(Dataset entries)
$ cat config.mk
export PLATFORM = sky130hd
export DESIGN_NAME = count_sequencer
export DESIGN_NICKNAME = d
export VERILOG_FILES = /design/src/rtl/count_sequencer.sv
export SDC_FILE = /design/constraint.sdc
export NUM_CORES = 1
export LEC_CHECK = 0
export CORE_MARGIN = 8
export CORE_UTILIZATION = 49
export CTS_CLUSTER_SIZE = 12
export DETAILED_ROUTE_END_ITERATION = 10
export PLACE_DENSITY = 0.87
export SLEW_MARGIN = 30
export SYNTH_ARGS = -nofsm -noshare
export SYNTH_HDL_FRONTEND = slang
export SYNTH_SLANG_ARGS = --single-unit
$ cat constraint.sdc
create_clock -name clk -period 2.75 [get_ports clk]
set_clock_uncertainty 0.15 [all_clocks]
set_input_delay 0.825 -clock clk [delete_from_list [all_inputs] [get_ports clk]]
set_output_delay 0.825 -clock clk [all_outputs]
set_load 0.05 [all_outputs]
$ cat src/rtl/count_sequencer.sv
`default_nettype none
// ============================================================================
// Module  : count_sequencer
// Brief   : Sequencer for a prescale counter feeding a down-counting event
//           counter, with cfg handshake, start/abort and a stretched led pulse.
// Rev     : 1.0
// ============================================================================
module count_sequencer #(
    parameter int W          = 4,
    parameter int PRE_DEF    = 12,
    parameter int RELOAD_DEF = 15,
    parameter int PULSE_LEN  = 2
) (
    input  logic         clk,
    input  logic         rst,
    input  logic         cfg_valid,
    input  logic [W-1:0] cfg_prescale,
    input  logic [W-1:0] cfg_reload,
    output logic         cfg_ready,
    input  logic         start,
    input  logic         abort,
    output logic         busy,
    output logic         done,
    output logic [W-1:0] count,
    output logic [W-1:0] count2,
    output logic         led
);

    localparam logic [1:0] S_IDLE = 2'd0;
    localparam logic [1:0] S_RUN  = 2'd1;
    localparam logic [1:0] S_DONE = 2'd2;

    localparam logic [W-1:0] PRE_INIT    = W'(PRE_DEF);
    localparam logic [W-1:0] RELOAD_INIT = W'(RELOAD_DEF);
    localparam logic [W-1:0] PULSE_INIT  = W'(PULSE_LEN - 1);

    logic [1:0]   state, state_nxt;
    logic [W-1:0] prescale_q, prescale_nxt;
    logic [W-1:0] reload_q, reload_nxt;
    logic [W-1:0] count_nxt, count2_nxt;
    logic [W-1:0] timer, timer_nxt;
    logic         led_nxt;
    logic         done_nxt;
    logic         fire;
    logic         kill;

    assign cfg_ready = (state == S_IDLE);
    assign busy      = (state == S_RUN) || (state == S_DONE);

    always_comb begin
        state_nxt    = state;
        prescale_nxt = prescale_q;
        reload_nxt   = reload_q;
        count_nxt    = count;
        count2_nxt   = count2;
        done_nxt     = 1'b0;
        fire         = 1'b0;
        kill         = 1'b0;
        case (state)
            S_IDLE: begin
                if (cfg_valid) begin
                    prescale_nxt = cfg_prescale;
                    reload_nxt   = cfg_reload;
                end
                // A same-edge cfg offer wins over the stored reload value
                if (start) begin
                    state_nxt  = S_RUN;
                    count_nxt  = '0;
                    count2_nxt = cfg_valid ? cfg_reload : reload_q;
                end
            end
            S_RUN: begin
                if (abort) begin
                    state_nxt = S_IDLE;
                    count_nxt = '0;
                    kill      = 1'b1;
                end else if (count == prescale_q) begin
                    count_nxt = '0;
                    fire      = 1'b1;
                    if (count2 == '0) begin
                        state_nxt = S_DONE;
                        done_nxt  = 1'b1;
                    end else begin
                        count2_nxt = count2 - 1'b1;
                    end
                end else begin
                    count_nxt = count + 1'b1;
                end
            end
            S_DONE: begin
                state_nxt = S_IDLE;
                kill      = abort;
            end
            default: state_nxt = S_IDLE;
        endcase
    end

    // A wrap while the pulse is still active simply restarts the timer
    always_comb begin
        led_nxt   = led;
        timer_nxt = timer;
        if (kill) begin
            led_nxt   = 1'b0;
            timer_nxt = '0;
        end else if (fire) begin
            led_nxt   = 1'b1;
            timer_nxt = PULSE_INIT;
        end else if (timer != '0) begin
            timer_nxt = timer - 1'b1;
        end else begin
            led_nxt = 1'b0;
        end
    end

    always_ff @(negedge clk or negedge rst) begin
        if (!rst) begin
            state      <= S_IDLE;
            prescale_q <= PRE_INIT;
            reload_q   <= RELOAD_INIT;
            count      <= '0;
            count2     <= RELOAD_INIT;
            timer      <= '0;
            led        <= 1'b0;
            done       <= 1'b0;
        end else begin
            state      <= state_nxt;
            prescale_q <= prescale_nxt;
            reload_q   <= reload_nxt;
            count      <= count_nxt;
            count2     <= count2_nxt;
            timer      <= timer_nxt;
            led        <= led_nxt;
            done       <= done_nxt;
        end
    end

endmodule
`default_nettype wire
--
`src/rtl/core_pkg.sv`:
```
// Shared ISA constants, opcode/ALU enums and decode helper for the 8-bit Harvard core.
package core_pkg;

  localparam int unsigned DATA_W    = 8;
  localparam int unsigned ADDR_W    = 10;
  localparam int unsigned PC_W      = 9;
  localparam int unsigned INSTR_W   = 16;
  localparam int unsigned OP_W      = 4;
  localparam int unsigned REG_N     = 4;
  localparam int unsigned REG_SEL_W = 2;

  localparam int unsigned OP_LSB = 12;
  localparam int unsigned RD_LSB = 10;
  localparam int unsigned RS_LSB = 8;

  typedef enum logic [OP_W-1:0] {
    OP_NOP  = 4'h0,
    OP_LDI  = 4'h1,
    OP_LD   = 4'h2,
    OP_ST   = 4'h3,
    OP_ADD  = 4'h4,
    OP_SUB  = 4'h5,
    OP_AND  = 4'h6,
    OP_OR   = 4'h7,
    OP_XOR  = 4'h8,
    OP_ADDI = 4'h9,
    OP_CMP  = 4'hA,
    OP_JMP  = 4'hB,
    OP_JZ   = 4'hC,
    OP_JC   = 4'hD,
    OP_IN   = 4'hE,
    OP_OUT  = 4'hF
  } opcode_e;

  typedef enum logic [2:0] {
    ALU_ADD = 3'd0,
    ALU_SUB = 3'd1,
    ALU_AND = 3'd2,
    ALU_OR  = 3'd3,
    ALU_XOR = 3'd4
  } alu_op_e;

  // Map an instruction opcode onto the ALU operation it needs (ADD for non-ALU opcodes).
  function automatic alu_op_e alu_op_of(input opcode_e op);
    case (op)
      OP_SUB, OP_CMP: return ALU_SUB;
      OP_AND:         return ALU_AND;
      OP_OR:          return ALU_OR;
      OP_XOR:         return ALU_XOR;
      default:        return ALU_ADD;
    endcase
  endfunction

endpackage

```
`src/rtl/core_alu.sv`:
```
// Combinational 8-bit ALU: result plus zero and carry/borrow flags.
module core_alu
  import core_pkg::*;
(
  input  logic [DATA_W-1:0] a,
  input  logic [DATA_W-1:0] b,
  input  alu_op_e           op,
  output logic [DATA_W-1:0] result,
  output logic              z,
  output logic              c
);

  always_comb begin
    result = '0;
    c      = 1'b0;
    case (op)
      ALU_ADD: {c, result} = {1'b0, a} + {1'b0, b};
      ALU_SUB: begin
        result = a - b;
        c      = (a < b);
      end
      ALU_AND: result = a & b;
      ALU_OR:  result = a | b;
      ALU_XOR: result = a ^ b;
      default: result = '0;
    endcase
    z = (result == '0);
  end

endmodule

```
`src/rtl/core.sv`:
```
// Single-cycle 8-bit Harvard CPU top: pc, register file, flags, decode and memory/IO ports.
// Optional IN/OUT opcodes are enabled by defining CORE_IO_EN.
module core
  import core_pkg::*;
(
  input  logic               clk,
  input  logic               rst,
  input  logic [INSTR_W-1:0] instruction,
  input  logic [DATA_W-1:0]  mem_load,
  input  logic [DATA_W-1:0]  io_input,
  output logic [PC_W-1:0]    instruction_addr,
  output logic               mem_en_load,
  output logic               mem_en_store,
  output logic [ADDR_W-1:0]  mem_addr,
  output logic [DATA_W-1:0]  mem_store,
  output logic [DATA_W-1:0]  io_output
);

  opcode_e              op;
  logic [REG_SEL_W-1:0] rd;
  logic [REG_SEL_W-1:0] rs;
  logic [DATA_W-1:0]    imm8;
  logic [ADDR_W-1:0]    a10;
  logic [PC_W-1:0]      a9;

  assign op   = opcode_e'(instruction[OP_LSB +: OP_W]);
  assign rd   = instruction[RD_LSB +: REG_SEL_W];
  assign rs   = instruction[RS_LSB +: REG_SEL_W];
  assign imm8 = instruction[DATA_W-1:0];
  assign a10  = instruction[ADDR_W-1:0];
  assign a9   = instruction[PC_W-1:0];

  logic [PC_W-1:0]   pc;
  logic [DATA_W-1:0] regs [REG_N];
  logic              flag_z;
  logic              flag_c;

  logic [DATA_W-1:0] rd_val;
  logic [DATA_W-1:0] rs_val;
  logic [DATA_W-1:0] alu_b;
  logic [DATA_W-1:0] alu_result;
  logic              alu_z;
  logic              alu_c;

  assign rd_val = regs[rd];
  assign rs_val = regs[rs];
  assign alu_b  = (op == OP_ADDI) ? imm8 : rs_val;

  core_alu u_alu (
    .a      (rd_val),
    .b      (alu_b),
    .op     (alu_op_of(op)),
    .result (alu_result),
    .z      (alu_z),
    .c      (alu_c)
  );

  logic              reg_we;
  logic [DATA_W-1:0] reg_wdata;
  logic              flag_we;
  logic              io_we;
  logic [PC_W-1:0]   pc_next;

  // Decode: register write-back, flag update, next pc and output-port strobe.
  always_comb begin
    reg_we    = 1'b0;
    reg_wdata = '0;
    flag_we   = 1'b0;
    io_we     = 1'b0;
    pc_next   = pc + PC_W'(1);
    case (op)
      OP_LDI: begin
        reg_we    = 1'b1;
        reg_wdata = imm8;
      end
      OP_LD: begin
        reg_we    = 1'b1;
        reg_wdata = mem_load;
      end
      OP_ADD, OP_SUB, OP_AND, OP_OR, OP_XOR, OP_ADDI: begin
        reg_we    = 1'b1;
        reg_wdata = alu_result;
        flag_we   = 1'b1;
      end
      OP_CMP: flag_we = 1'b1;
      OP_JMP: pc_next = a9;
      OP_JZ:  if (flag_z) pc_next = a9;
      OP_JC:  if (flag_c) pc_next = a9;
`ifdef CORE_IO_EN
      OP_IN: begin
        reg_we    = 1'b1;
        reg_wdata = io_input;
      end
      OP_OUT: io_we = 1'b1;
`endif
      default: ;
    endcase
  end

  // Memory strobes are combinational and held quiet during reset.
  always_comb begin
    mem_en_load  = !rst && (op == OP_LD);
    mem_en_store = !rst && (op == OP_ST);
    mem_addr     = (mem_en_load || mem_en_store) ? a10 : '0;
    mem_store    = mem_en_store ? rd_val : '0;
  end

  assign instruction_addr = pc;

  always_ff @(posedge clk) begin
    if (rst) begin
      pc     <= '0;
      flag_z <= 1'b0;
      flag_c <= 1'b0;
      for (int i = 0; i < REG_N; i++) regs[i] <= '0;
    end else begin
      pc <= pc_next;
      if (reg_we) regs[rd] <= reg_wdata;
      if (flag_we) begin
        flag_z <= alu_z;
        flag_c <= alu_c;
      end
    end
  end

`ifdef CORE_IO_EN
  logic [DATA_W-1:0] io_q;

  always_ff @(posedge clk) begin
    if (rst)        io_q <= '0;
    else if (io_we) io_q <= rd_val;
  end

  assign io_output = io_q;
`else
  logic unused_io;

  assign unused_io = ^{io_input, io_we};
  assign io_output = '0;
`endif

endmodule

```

◆ YOUR GOAL ◆
Copy every line where the word "parameter" is present in the entries above.

◆ OUTPUT OF THE TASK ◆
    parameter int W          = 4,
    parameter int PRE_DEF    = 12,
    parameter int RELOAD_DEF = 15,
    parameter int PULSE_LEN  = 2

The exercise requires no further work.